The exponential growth of datasets has resulted in growing scrutiny of how data is exposed and shared – both from a data privacy and compliance perspective. In this context, confidential computing becomes an important tool to help Swiss organizations like Ringier and Roche meet their privacy and security needs surrounding business and end customer data.
Confidential computing technology encrypts data in memory and only processes it once the cloud environment is verified, preventing data access from cloud operators, malicious admins, and privileged software. It helps keep data protected throughout its lifecycle – in addition to existing solutions of protecting data at rest and in transit, data is now protected while in use.
Thanks to confidential computing, organizations across the world can now unlock opportunities that were not possible before. For example, they can now benefit from multi-party data analytics and machine learning that combine datasets from parties that would have been unwilling or unable to collaborate, keeping data private across participants. The technology has the transformative potential to enable data collaboration across organizations even for most sensitive data, without ever making data of individuals accessible to other parties.
In Switzerland, the media and technology company Ringier has teamed up with the Microsoft Partner Decentriq to explore how confidential computing and data clean rooms can empower its business. Naturally, the media industry relies heavily on advertising as a source of financing but legislation for more data protection is leading to stricter rules around the use of third-party data. “Confidential computing and data clean rooms present us with a great chance to exchange information in a legal, efficient and effective way,” says Zhao Wang, Head of Data Technology at Ringier.
In essence, Ringier can introduce knowledge about a certain customer that is only visible to the company itself into the data clean room. An advertising partner can do the same from their side. Machine learning is then used to compare patterns in the customers to find similarities and to decide on the importance of the characteristics. This results in a model that can be used to predict in which group a target audience is – without ever seeing any personal data. “This allows us to do better media planning and advertising, targeting more accurately – and in the end driving more revenue whilst complying with all data protection regulations,” says Wang.
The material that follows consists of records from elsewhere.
File: src/esg_pkg.sv
`timescale 1ns / 1ps
// Shared constants and types of the exponential sine sweep generator.
package esg_pkg;

	localparam int PHASE_BITS      = 48;
	localparam int TABLE_ADDR_BITS = 10;
	localparam int SAMPLE_BITS     = 16;
	localparam int GROWTH_BITS     = 32;
	localparam int CFG_INDEX_BITS  = 4;
	localparam int CFG_DATA_BITS   = 48;
	localparam int QUEUE_DEPTH     = 4;
	localparam int QUEUE_PTR_BITS  = $clog2(QUEUE_DEPTH);

	localparam logic [PHASE_BITS-1:0]  HALF_CYCLE    = {1'b1, {(PHASE_BITS-1){1'b0}}};
	localparam logic [PHASE_BITS-1:0]  START_RESET   = 48'd127653050663;
	localparam logic [GROWTH_BITS-1:0] GROWTH_RESET  = 32'd2235620000;

	localparam logic [CFG_INDEX_BITS-1:0] REG_START_INCREMENT = 4'd0;
	localparam logic [CFG_INDEX_BITS-1:0] REG_GROWTH          = 4'd1;

	// Phase slice that the sine lookup needs (quadrant and table index) and the increment.
	typedef struct packed {
		logic [1:0]                 quad;
		logic [TABLE_ADDR_BITS-1:0] idx;
		logic [PHASE_BITS-1:0]      inc;
	} esg_entry_t;

endpackage

File: src/esg_queue.sv
`timescale 1ns / 1ps
// Short queue of phase/increment entries between the front and back parts.
module esg_queue (
	input  logic                clk,
	input  logic                arst_n,
	input  logic                push,
	input  esg_pkg::esg_entry_t push_entry,
	input  logic                pop,
	output esg_pkg::esg_entry_t head,
	output logic                full,
	output logic                empty
);
	import esg_pkg::*;

	esg_entry_t                mem_q [QUEUE_DEPTH];
	logic [QUEUE_PTR_BITS-1:0] wr_ptr_q;
	logic [QUEUE_PTR_BITS-1:0] rd_ptr_q;
	logic [QUEUE_PTR_BITS:0]   count_q;

	assign full  = (count_q == (QUEUE_PTR_BITS+1)'(QUEUE_DEPTH));
	assign empty = (count_q == '0);
	assign head  = mem_q[rd_ptr_q];

	always_ff @(posedge clk) begin
		if (push) begin
			mem_q[wr_ptr_q] <= push_entry;
		end
	end

	always_ff @(posedge clk or negedge arst_n) begin
		if (!arst_n) begin
			wr_ptr_q <= '0;
			rd_ptr_q <= '0;
			count_q  <= '0;
		end else begin
			if (push) begin
				wr_ptr_q <= wr_ptr_q + 1'b1;
			end
			if (pop) begin
				rd_ptr_q <= rd_ptr_q + 1'b1;
			end
			if (push && !pop) begin
				count_q <= count_q + 1'b1;
			end else if (pop && !push) begin
				count_q <= count_q - 1'b1;
			end
		end
	end

endmodule
File: config.mk
export PLATFORM = sky130hd
export DESIGN_NAME = prescaled_timer_reference_event_unit
export DESIGN_NICKNAME = d
export VERILOG_FILES = /design/src/rtl/ptre_pkg.sv /design/src/rtl/ptre_in_reg.sv /design/src/rtl/ptre_core.sv /design/src/rtl/ptre_out_reg.sv /design/src/rtl/prescaled_timer_reference_event_unit.sv
export SDC_FILE = /design/constraint.sdc
export NUM_CORES = 1
export LEC_CHECK = 0
export CAP_MARGIN = 10
export CORE_UTILIZATION = 60
export CTS_BUF_LIST = sky130_fd_sc_hd__clkbuf_8
export CTS_CLUSTER_DIAMETER = 60
export DETAILED_ROUTE_END_ITERATION = 8
export DONT_BUFFER_PORTS = 1
export PLACE_DENSITY_LB_ADDON = 0.1
export SETUP_SLACK_MARGIN = 0.05
export SKIP_LAST_GASP = 1
export SYNTH_ARGS = -nofsm -noshare
export SYNTH_HDL_FRONTEND = slang
export SYNTH_SLANG_ARGS = --single-unit
File: constraint.sdc
create_clock -name clk -period 18.85 [get_ports clk]
set_clock_uncertainty 0.15 [all_clocks]
set_input_delay 0 -clock clk [delete_from_list [all_inputs] [get_ports clk]]
set_output_delay 0 -clock clk [all_outputs]
set_load 0.02 [all_outputs]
In the future, such models could be used across the entire publishing house and generalized for other publishing companies, enabling an ecosystem approach to an industry challenge.
Decentriq, a tech company based in Zurich that recently won the Microsoft Switzerland startup of the year award, is a key partner company in the area of confidential computing. Together with Microsoft and Intel, Decentriq is a founding member of the Confidential Computing Consortium, an alliance to accelerate the adoption of trusted execution environment (TEE) technologies and standards. “Decentriq is changing the way enterprise customers create data ecosystems and analyze data with their partners by providing a secure and privacy-assured computing environment,” says Maximilian Groth, Co-Founder & CEO of Decentriq. Decentriq has engaged in multiple proof-of-concept projects and collaborations with insurance, banking, pharmaceutical, and publishing enterprises.
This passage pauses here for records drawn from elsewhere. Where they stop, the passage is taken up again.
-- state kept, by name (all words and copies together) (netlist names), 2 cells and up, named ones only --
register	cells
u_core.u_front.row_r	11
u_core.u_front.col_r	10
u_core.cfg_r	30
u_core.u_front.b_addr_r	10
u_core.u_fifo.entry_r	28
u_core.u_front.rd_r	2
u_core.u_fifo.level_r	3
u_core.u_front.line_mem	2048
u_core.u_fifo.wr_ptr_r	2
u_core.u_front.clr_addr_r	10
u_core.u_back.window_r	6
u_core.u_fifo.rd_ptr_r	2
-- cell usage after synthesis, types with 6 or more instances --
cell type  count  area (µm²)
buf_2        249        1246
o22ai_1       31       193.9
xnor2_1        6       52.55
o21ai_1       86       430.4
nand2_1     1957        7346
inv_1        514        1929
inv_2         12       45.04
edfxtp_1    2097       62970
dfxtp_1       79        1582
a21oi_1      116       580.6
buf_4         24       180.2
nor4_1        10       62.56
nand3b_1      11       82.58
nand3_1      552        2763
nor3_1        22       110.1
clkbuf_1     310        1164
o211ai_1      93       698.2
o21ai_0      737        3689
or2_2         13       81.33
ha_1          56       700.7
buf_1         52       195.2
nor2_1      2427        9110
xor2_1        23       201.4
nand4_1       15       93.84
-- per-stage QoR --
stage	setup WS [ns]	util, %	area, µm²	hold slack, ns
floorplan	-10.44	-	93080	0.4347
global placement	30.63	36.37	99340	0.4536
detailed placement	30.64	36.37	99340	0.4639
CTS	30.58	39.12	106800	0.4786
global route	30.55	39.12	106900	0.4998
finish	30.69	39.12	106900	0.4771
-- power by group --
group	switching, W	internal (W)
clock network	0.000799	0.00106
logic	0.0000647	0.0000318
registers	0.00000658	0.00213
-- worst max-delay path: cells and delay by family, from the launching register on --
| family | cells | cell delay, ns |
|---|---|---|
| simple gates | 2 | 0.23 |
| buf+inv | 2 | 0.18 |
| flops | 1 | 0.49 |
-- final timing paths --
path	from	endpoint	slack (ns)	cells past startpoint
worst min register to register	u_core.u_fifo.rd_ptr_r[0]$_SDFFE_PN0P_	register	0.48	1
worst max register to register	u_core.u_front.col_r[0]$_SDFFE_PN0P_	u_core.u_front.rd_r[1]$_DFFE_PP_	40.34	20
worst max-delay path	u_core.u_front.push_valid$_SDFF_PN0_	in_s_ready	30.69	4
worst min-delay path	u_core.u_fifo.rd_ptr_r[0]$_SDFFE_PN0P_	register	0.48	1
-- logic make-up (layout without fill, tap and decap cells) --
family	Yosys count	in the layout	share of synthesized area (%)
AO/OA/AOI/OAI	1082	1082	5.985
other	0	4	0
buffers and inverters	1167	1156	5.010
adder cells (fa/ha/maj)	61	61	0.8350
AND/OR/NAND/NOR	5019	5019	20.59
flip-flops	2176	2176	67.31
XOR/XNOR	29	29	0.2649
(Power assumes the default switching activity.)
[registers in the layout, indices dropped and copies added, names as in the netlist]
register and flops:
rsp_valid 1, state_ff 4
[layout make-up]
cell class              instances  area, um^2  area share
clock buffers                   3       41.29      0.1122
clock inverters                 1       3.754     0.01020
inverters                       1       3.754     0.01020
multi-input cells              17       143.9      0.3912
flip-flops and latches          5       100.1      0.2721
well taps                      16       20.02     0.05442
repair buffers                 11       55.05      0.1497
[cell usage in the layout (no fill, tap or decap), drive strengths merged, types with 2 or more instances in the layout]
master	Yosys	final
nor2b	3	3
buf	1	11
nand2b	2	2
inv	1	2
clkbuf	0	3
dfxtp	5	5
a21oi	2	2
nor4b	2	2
[config.mk]
export PLATFORM = sky130hd
export DESIGN_NAME = nmea_rmc_sentence_parser_flat
export DESIGN_NICKNAME = d
export VERILOG_FILES = /design/src/rtl/nmea_rmc_pkg.sv /design/src/rtl/nmea_rmc_char_if.sv /design/src/rtl/nmea_rmc_result_if.sv /design/src/rtl/nmea_rmc_scan.sv /design/src/rtl/nmea_rmc_epoch.sv /design/src/rtl/nmea_rmc_sentence_parser.sv /design/src/flat_wrapper.sv
export SDC_FILE = /design/constraint.sdc
export NUM_CORES = 1
export LEC_CHECK = 0
export BUFFER_PORTS_ARGS = -buffer_cell sky130_fd_sc_hd__buf_2
export CORE_ASPECT_RATIO = 0.5
export CORE_MARGIN = 2
export CORE_UTILIZATION = 46
export CTS_BUF_LIST = sky130_fd_sc_hd__clkbuf_8 sky130_fd_sc_hd__clkbuf_16
export CTS_CLUSTER_DIAMETER = 200
export DETAILED_ROUTE_END_ITERATION = 7
export PLACE_DENSITY_LB_ADDON = 0.25
export SLEW_MARGIN = 20
export SYNTH_ARGS = -nofsm -noshare
export SYNTH_HDL_FRONTEND = slang
export SYNTH_HIERARCHICAL = 1
export SYNTH_SLANG_ARGS = --single-unit
[constraint.sdc]
create_clock -name clk -period 7.4 [get_ports clk]
set_input_delay 1.48 -clock clk [delete_from_list [all_inputs] [get_ports clk]]
set_output_delay 1.48 -clock clk [all_outputs]
set_load 0.02 [all_outputs]
[src/rtl/nmea_rmc_pkg.sv]
// Package for the RMC sentence parser: character codes, field numbers,
// status codes, stage payload types and small decode functions.
// No dependencies.
package nmea_rmc_pkg;

	// Sentence characters
	localparam logic [7:0] CH_DOLLAR = 8'h24;
	localparam logic [7:0] CH_STAR   = 8'h2A;
	localparam logic [7:0] CH_COMMA  = 8'h2C;
	localparam logic [7:0] CH_R      = 8'h52;
	localparam logic [7:0] CH_M      = 8'h4D;
	localparam logic [7:0] CH_C      = 8'h43;
	localparam logic [7:0] CH_A      = 8'h41;
	localparam logic [7:0] CH_V      = 8'h56;

	// Positions after '$' that hold the type letters
	localparam logic [2:0] POS_TYPE_R   = 3'd3;
	localparam logic [2:0] POS_TYPE_M   = 3'd4;
	localparam logic [2:0] POS_TYPE_C   = 3'd5;
	localparam logic [2:0] POS_MAX      = 3'd7;
	localparam logic [2:0] FIELD_CHARS  = 3'd6;
	localparam logic [3:0] COMMA_MAX    = 4'd15;

	// Comma-separated field numbers
	localparam logic [3:0] FIELD_TIME   = 4'd1;
	localparam logic [3:0] FIELD_STATUS = 4'd2;
	localparam logic [3:0] FIELD_DATE   = 4'd9;

	// Calendar constants
	localparam logic [11:0] BASE_YEAR     = 12'd2000;
	localparam logic [7:0]  YEARS_TO_BASE = 8'd30;   // 2000 - 1970
	localparam logic [7:0]  LEAP_OFFSET   = 8'd31;   // 2000 - 1969
	localparam logic [16:0] DAYS_PER_YEAR = 17'd365;
	localparam logic [31:0] SEC_PER_DAY   = 32'd86400;
	localparam logic [18:0] SEC_PER_HOUR  = 19'd3600;
	localparam logic [18:0] SEC_PER_MIN   = 19'd60;
	localparam logic [6:0]  MONTH_FEB     = 7'd2;
	localparam logic [6:0]  MONTH_DEC     = 7'd12;

	typedef enum logic [2:0] {
		ST_OK         = 3'd0,
		ST_CHECKSUM   = 3'd1,
		ST_NOT_RMC    = 3'd2,
		ST_VOID_FIX   = 3'd3,
		ST_BAD_STATUS = 3'd4
	} status_t;

	typedef enum logic [1:0] {
		HEX_IDLE = 2'd0,
		HEX_HIGH = 2'd1,
		HEX_LOW  = 2'd2
	} hex_pos_t;

	// Per-sentence state as it stands after the final character
	typedef struct packed {
		logic        seen_dollar;
		logic        seen_star;
		logic [7:0]  running_xor;
		logic [7:0]  received_checksum;
		logic [2:0]  position_after_dollar;
		logic        type_matches;
		logic [7:0]  status_char;
		logic [23:0] time_digits;
		logic [23:0] date_digits;
	} snap_t;

	// Decoded sentence, ready for final assembly
	typedef struct packed {
		status_t     status;
		logic [6:0]  hour;
		logic [6:0]  minute;
		logic [6:0]  second;
		logic [6:0]  day;
		logic [6:0]  month;
		logic [11:0] year;
		logic        month_ok;
		logic [18:0] day_seconds;
		logic [31:0] day_start;
	} epoch_t;

	function automatic logic [3:0] hex_value(input logic [7:0] c);
		logic [3:0] v;
		v = 4'h0;
		case (c) inside
			[8'h30:8'h39]: v = c[3:0];
			[8'h41:8'h46],
			[8'h61:8'h66]: v = 4'(c[3:0] + 4'd9);
			default:       v = 4'h0;
		endcase
		return v;
	endfunction

	function automatic logic [3:0] digit_value(input logic [7:0] c);
		logic [3:0] v;
		v = 4'h0;
		case (c) inside
			[8'h30:8'h39]: v = c[3:0];
			default:       v = 4'h0;
		endcase
		return v;
	endfunction

	// First nibble is the tens digit, second the units digit
	function automatic logic [6:0] two_digits(input logic [7:0] pair);
		return 7'(7'(pair[3:0]) * 7'd10 + 7'(pair[7:4]));
	endfunction

	function automatic logic [8:0] days_before_month(input logic [6:0] month);
		logic [8:0] d;
		d = 9'd0;
		case (month)
			7'd1:    d = 9'd0;
			7'd2:    d = 9'd31;
			7'd3:    d = 9'd59;
			7'd4:    d = 9'd90;
			7'd5:    d = 9'd120;
			7'd6:    d = 9'd151;
			7'd7:    d = 9'd181;
			7'd8:    d = 9'd212;
			7'd9:    d = 9'd243;
			7'd10:   d = 9'd273;
			7'd11:   d = 9'd304;
			7'd12:   d = 9'd334;
			default: d = 9'd0;
		endcase
		return d;
	endfunction

endpackage

[src/rtl/nmea_rmc_char_if.sv]
// Character channel of the RMC sentence parser: valid/ready plus one
// character and its end-of-sentence mark. No dependencies.
interface nmea_rmc_char_if;
	logic       valid;
	logic       ready;
	logic [7:0] char_in;
	logic       end_of_sentence;

	modport source (output valid, output char_in, output end_of_sentence, input ready);
	modport sink   (input valid, input char_in, input end_of_sentence, output ready);
endinterface

[src/rtl/nmea_rmc_result_if.sv]
// Result channel of the RMC sentence parser: valid/ready plus the decoded
// status, time, date and Unix seconds. No dependencies.
interface nmea_rmc_result_if;
	logic        valid;
	logic        ready;
	logic [2:0]  status;
	logic        fix_valid;
	logic [6:0]  hour;
	logic [6:0]  minute;
	logic [6:0]  second;
	logic [6:0]  day;
	logic [6:0]  month;
	logic [11:0] year;
	logic [31:0] unix_seconds;

	modport source (output valid, output status, output fix_valid, output hour,
		output minute, output second, output day, output month, output year,
		output unix_seconds, input ready);
	modport sink   (input valid, input status, input fix_valid, input hour,
		input minute, input second, input day, input month, input year,
		input unix_seconds, output ready);
endinterface
**config.mk**
```make
export PLATFORM = sky130hd
export DESIGN_NAME = srev_modalu
export DESIGN_NICKNAME = d
export VERILOG_FILES = /design/src/rtl/srev_pkg.sv /design/src/rtl/srev_modalu.sv
export SDC_FILE = /design/constraint.sdc
export NUM_CORES = 1
export LEC_CHECK = 0
export ABC_CLOCK_PERIOD_IN_PS = 14960
export BUFFER_PORTS_ARGS = -buffer_cell sky130_fd_sc_hd__buf_2
export CAP_MARGIN = 20
export CORE_ASPECT_RATIO = 1.1
export CORE_MARGIN = 8
export CORE_UTILIZATION = 35
export DETAILED_ROUTE_END_ITERATION = 10
export PLACE_DENSITY = 0.52
export SETUP_SLACK_MARGIN = 0.02
export SLEW_MARGIN = 30
export SYNTH_ARGS = -nofsm -noshare
export SYNTH_HDL_FRONTEND = slang
export SYNTH_SLANG_ARGS = --single-unit
```
**constraint.sdc**
```tcl
create_clock -name vclk -period 14.96
set_clock_uncertainty 0.05 [all_clocks]
set_input_delay 2.992 -clock vclk [all_inputs]
set_output_delay 2.992 -clock vclk [all_outputs]
set_load 0.05 [all_outputs]
```
**src/rtl/srev_pkg.sv**
```systemverilog
// ----------------------------------------------------------------------------
// srev_pkg
// Shared types and constants of the sumcheck round evaluator.
// ----------------------------------------------------------------------------
package srev_pkg;

  // Residue width and table depth.
  localparam int unsigned RES_W  = 62;
  localparam int unsigned ADDR_W = 10;
  localparam int unsigned DEPTH  = 1 << ADDR_W;
  localparam int unsigned BIT_W  = 6;
  localparam int unsigned CNT_W  = 4;

  // Configuration register indexes.
  localparam logic [1:0] REG_MODULUS  = 2'd0;
  localparam logic [1:0] REG_LOG_SIZE = 2'd1;
  localparam logic [1:0] REG_EVAL_VAR = 2'd2;
  localparam logic [1:0] REG_PRODUCT  = 2'd3;

  // Request kinds carried on the input tuser.
  localparam logic REQ_LOAD  = 1'b0;
  localparam logic REQ_START = 1'b1;

  // Operations of the shared modular unit.
  typedef enum logic [1:0] {
    OP_STEP,
    OP_ADD,
    OP_SUB
  } alu_op_e;

  // Control word handed to the modular unit.
  typedef struct packed {
    alu_op_e op;
    logic    mbit;
  } alu_ctl_t;

endpackage

```
**src/rtl/srev_modalu.sv**
```systemverilog
// ----------------------------------------------------------------------------
// srev_modalu
// Shared modular unit: one double-and-add step of a bit-serial product,
// or a single modular addition or subtraction, all below modulus q.
// ----------------------------------------------------------------------------
module srev_modalu (
  input  srev_pkg::alu_ctl_t             ctl_i,
  input  logic [srev_pkg::RES_W-1:0]     q_i,
  input  logic [srev_pkg::RES_W-1:0]     a_i,
  input  logic [srev_pkg::RES_W-1:0]     b_i,
  output logic [srev_pkg::RES_W-1:0]     res_o
);
  import srev_pkg::*;

  logic [RES_W:0]   dbl_sum;
  logic [RES_W-1:0] dbl;
  logic [RES_W-1:0] addend;
  logic [RES_W:0]   acc_sum;
  logic [RES_W-1:0] acc;
  logic [RES_W:0]   pl_sum;
  logic [RES_W-1:0] pl;
  logic [RES_W-1:0] mi;

  // Step: r' = (2r + bit*a) mod q, with r on b_i.
  always_comb begin
    dbl_sum = {1'b0, b_i} + {1'b0, b_i};
    if (dbl_sum >= {1'b0, q_i}) begin
      dbl_sum = dbl_sum - {1'b0, q_i};
    end
    dbl     = dbl_sum[RES_W-1:0];
    addend  = ctl_i.mbit ? a_i : '0;
    acc_sum = {1'b0, dbl} + {1'b0, addend};
    if (acc_sum >= {1'b0, q_i}) begin
      acc_sum = acc_sum - {1'b0, q_i};
    end
    acc = acc_sum[RES_W-1:0];
  end

  // Plain modular sum and difference.
  always_comb begin
    pl_sum = {1'b0, a_i} + {1'b0, b_i};
    if (pl_sum >= {1'b0, q_i}) begin
      pl_sum = pl_sum - {1'b0, q_i};
    end
    pl = pl_sum[RES_W-1:0];
    mi = a_i - b_i;
    if (a_i < b_i) begin
      mi = mi + q_i;
    end
  end

  always_comb begin
    case (ctl_i.op)
      OP_STEP: res_o = acc;
      OP_ADD:  res_o = pl;
      OP_SUB:  res_o = mi;
      default: res_o = '0;
    endcase
  end

endmodule

```
==> impl_metrics.env, run 1 <==
export IMPL_p_leak_nw=18.7
export IMPL_path_buf_inv=13
export IMPL_switching_share_pct=57.5
export IMPL_antenna_left=0
export IMPL_start_kind="input pin"
export IMPL_portBuffers=251
export IMPL_grt_max_degree=81
export IMPL_hp_class="input pin to output port"
export IMPL_first_global_vias=36400
export IMPL_power_mw=5.46
export IMPL_place_hpwl_um=145000
export IMPL_violations="negative setup slack"
export IMPL_path_common_cell="buf_6"
export IMPL_floorplan_rows=111
export IMPL_clockPowerShare_pct=0
export IMPL_drcViolationCount=0
export IMPL_synth_area_per_cell_um2=6.63
export IMPL_seqCellArea_um2=0
export IMPL_die_area_um2=93100
export IMPL_ys_types=107
export IMPL_holdCritStartpoint="ctl_i[1]"
export IMPL_final_setup_worst_slack_ps=-32.1
export IMPL_endpoint_kind="output port"
export IMPL_holdWs_ps=6770
export IMPL_critPathKind="input pin to output port"
export IMPL_rsz0062_at_grt="true"
export IMPL_gr_usage_all_layers_pct=33.4
export IMPL_die_h_um=319
export IMPL_overflow=0
export IMPL_cpPeakStageDelay_ps=440
export IMPL_vias_per_cell=5.98
export IMPL_core_um2=83100
export IMPL_yosysTopAreaCell="ha_1"
export IMPL_dp_slack_ps=-923
export IMPL_syn_inst=4416
export IMPL_post_synth_top_count_cell="a21oi_1"
export IMPL_seq_cells=0
export IMPL_final_setup_viol_count=9
export IMPL_grt_util_met2_pct=54.9
export IMPL_start_util_pct=35.2
export IMPL_synthTopCellsByArea="ha_1 19%, a21oi_1 8.7%, xnor2_1 8.1%"
export IMPL_grt_antenna_before_repair=3
export IMPL_wl_per_cell_um=26.6
export IMPL_ioPinCount=251
export IMPL_max_freq_mhz=66.7
export IMPL_ir_drop_v=0.000117
export IMPL_required_ps=11920
export IMPL_routed_via_count=37900
export IMPL_tightest_slew_ps=1140
export IMPL_maxCapViolCount=0
export IMPL_power_density_nw_per_um2=140
export IMPL_p_seq_share_pct=0
export IMPL_slew_limit_headroom_pct=24.0
export IMPL_cp_endpoint="res_o[42]"
export IMPL_share_comb_of_total_power_pct=100.0
export IMPL_grt_use_met3_pct=3.53
export IMPL_grt_pass1_wl_um=238000
export IMPL_intPower_mw=2.32
export IMPL_crit_path_max_fanout=8
export IMPL_crit_family="compound AO/OA/AOI/OAI gates"
export IMPL_ys_seq_area_share_pct=0
export IMPL_syn_to_final_growth_pct=33.5
export IMPL_startpoint="q_i[1]"
export IMPL_fin_crit_ps=14990
export IMPL_slew_violations=0
export IMPL_routabilityCongestion=1.04
export IMPL_drive_gt1_share_pct=25.4
export IMPL_hold_viol_final=0
export IMPL_netSwitchingPower_mw=3.14
export IMPL_cp_arrival_ps=11950
export IMPL_cpMaxStageDelayCell="or4_4"
export IMPL_firstDrtPassIters=7
export IMPL_syn_nets=5045
export IMPL_post_synth_top_area_fraction_pct=18.5
export IMPL_drt_initial_drc_count=3417
export IMPL_netlist_area_um2=29300
export IMPL_path_depth=47
export IMPL_status="complete, but fails checks"
export IMPL_synth_common_cells="508 x a21oi_1, 433 x ha_1, 367 x nand2_1"
export IMPL_synth_warnings=0
export IMPL_die_x_um=292
export IMPL_clkbuf_count=0
export IMPL_busiest_layer="met2"
export IMPL_fin_crit_sh_pct=100
export IMPL_wl_um=169000
export IMPL_nets=5885
export IMPL_met1_usage_pct=40.7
Roche is also exploring the possibilities of confidential computing for its pharmaceutical research: Hospitals can now provide data for instance for clinical studies while being sure that very sensitive patient data is only used in a specific way. Azure confidential computing not only allows permanent encryption and that no one can access the actual data, but is also a re-assurance to the data owner that data can only be used in a specific pre-defined way. This is especially crucial in clinical research, in drug development for example, with very sensitive patient data – to comply with data protection regulations and to ensure the patients’ trust in the secure handling of their data.
For that reason, Roche Pharma Switzerland is also evaluating how the company could benefit from confidential computing: “These technologies would allow us on a local level to do something we couldn’t do before by leveraging info from data in data clean rooms. This could add value not only to our research but also to build trust in how we do it by protecting patient’s privacy,” says Valentina Ranghetti, Strategic Insight Manager at Roche Pharma Switzerland. Local data storage in Microsoft’s Swiss datacenter is also an important factor in that evaluation. In addition to Amsterdam and Dublin, Switzerland North is currently the only Azure region in EMEA to offer the newest confidential computing Intel SGX technology with DCsv3 Virtual Machines.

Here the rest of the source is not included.